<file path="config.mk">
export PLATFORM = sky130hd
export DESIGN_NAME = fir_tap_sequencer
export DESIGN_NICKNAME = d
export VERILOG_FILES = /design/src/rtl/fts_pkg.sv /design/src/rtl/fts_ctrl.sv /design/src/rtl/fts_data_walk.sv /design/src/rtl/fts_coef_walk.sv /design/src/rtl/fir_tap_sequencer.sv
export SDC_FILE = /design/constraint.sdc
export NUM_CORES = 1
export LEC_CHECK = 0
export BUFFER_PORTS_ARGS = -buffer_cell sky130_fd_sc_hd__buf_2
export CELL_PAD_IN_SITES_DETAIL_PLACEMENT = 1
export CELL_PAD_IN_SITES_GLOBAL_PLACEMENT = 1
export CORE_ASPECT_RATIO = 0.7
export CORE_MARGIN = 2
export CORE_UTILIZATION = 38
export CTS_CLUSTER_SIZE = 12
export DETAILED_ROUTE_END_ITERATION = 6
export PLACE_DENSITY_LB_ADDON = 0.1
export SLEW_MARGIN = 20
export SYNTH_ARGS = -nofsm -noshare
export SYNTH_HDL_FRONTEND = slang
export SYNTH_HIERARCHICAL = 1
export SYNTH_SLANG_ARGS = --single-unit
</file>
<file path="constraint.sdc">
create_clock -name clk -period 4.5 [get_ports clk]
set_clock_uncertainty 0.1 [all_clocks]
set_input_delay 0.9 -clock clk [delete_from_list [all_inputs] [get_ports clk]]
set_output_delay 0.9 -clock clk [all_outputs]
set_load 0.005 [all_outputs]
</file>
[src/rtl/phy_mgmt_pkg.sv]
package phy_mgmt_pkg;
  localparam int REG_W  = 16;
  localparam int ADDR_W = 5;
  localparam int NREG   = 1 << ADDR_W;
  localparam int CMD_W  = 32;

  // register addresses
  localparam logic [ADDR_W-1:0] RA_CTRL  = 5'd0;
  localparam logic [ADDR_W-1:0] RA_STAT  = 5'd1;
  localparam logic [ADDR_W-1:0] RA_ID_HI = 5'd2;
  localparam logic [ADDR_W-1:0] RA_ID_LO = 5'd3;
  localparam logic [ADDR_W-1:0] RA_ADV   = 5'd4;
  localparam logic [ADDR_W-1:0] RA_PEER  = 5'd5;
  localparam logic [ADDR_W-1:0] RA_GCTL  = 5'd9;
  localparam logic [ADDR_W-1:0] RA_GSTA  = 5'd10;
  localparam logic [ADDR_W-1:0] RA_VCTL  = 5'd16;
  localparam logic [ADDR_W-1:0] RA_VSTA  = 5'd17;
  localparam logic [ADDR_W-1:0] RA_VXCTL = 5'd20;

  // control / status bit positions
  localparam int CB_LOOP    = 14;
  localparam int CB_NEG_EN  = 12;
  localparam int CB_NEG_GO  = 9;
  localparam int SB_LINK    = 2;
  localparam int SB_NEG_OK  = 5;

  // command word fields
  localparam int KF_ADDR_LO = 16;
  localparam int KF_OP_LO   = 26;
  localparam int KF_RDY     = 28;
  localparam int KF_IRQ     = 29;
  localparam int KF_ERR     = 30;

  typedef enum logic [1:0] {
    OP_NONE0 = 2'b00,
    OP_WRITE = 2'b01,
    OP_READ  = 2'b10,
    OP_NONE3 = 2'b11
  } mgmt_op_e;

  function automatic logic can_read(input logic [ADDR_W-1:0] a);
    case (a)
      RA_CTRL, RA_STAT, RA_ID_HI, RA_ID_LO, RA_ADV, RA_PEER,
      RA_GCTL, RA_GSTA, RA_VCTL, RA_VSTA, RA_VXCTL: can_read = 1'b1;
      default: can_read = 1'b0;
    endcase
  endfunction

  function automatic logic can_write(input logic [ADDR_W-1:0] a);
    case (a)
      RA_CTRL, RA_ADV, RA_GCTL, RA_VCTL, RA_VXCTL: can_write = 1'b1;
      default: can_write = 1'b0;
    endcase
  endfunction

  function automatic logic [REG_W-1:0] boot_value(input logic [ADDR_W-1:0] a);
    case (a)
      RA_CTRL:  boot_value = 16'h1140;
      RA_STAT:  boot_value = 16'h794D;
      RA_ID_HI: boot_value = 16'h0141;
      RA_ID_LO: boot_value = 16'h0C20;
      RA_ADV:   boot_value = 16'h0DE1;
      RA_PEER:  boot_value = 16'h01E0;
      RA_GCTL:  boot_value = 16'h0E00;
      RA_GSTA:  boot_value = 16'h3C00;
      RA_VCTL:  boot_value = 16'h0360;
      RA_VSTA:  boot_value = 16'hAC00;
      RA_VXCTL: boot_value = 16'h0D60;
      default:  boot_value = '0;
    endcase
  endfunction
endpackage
==
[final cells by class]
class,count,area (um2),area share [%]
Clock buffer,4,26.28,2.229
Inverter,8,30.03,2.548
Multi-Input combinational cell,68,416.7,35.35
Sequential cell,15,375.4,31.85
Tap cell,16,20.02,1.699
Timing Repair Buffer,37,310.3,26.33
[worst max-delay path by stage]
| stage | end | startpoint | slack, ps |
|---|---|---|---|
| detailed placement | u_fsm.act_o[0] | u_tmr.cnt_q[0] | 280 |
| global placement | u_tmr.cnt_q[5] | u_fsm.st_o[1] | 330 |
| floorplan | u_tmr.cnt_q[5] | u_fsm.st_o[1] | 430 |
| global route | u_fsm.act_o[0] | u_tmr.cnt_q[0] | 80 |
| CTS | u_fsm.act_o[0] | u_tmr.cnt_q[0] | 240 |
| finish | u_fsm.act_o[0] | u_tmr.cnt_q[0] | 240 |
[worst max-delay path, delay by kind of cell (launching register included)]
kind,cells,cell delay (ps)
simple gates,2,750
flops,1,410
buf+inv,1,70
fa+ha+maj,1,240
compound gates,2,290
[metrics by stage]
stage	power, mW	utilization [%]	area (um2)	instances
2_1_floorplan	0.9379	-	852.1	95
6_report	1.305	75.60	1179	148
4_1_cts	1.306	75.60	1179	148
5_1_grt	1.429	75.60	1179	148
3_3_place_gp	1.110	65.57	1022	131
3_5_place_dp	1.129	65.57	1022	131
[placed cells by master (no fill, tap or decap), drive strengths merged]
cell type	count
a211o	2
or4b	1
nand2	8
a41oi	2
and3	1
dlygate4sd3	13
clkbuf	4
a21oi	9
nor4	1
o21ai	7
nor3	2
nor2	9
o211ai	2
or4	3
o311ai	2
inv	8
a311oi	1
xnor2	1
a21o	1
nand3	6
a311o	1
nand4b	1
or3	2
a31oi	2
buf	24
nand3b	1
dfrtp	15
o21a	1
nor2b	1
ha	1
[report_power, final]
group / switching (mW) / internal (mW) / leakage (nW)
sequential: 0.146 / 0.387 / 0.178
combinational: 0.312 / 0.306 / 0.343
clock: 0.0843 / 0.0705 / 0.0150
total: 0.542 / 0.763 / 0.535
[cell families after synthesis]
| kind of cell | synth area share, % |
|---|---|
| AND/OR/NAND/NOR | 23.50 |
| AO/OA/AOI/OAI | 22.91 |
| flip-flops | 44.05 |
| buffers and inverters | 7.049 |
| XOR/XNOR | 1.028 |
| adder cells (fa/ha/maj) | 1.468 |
...
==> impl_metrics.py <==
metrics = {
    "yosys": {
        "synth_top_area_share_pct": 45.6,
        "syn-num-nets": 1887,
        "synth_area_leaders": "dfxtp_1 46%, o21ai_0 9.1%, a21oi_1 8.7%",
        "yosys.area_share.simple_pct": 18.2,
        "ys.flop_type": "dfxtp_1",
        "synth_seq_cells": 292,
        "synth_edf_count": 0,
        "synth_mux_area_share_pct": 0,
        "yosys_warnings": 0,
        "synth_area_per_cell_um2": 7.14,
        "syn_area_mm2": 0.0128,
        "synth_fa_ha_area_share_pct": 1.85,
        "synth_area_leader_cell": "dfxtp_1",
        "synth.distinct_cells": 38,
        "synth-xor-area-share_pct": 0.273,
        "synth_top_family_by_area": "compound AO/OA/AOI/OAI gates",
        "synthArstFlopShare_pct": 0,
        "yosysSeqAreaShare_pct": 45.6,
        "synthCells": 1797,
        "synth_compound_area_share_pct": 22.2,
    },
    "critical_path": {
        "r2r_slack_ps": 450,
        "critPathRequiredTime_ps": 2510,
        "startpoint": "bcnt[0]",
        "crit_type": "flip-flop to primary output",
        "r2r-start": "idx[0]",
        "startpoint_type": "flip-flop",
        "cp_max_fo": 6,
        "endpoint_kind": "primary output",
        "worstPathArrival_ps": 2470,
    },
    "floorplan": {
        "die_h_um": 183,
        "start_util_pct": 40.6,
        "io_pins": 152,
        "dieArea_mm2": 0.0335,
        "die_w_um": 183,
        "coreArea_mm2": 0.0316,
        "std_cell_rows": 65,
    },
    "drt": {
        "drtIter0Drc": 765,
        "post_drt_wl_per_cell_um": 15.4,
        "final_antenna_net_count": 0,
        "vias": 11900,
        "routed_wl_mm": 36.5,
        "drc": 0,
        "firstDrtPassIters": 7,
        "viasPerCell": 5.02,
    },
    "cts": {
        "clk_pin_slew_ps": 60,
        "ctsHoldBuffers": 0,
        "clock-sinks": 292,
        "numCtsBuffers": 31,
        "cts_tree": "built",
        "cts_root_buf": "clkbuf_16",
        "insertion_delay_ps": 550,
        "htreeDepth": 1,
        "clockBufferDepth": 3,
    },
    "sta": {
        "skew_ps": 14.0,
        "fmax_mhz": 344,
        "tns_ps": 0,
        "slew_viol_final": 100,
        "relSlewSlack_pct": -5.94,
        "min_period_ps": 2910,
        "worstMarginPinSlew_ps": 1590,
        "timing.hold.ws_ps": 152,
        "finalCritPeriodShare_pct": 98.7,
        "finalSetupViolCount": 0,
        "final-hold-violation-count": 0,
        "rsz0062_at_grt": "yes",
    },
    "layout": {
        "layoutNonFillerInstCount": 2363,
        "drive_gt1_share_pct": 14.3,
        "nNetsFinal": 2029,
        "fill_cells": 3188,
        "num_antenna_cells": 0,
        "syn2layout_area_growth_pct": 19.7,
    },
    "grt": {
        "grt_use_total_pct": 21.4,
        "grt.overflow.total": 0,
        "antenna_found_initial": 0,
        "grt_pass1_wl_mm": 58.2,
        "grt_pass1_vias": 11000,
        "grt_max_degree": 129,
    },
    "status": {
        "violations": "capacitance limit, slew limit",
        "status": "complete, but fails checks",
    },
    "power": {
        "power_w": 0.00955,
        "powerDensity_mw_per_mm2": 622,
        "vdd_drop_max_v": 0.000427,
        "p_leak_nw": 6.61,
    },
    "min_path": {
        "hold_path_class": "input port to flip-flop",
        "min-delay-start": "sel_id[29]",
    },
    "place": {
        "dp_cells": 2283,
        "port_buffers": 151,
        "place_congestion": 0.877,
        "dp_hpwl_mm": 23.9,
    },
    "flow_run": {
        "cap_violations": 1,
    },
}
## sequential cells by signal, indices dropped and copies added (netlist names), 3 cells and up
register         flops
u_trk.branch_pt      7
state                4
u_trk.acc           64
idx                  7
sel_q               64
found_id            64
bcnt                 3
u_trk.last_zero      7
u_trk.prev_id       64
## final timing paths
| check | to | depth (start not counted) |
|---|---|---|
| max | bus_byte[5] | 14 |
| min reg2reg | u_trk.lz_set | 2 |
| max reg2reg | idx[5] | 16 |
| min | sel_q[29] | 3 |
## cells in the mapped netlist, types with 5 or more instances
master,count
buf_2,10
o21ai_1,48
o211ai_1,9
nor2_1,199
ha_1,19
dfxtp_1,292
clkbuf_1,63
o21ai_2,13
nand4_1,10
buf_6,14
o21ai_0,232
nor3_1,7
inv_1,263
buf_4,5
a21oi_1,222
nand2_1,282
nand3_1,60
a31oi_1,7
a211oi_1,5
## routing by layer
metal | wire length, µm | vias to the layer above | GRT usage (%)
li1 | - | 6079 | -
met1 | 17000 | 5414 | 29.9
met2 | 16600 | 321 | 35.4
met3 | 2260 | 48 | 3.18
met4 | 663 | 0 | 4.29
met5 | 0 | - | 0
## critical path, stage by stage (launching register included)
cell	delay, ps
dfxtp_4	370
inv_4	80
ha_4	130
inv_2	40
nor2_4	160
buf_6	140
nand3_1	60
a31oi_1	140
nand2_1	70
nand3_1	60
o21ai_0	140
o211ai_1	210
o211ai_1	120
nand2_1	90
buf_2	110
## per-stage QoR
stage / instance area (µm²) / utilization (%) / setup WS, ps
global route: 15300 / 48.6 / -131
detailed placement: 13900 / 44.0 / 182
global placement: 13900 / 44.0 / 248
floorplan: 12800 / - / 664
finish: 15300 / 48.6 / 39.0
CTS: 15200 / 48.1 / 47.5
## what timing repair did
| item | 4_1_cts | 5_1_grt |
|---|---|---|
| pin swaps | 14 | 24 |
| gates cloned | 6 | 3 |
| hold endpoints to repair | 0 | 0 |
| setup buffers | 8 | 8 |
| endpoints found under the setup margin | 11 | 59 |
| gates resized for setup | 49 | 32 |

TO DO
Out of the data above, give again only the lines starting at the one holding "[final cells by class]" and ending at the one holding "[metrics by stage]", unchanged.

RESPONSE AREA
[final cells by class]
class,count,area (um2),area share [%]
Clock buffer,4,26.28,2.229
Inverter,8,30.03,2.548
Multi-Input combinational cell,68,416.7,35.35
Sequential cell,15,375.4,31.85
Tap cell,16,20.02,1.699
Timing Repair Buffer,37,310.3,26.33
[worst max-delay path by stage]
| stage | end | startpoint | slack, ps |
|---|---|---|---|
| detailed placement | u_fsm.act_o[0] | u_tmr.cnt_q[0] | 280 |
| global placement | u_tmr.cnt_q[5] | u_fsm.st_o[1] | 330 |
| floorplan | u_tmr.cnt_q[5] | u_fsm.st_o[1] | 430 |
| global route | u_fsm.act_o[0] | u_tmr.cnt_q[0] | 80 |
| CTS | u_fsm.act_o[0] | u_tmr.cnt_q[0] | 240 |
| finish | u_fsm.act_o[0] | u_tmr.cnt_q[0] | 240 |
[worst max-delay path, delay by kind of cell (launching register included)]
kind,cells,cell delay (ps)
simple gates,2,750
flops,1,410
buf+inv,1,70
fa+ha+maj,1,240
compound gates,2,290
[metrics by stage]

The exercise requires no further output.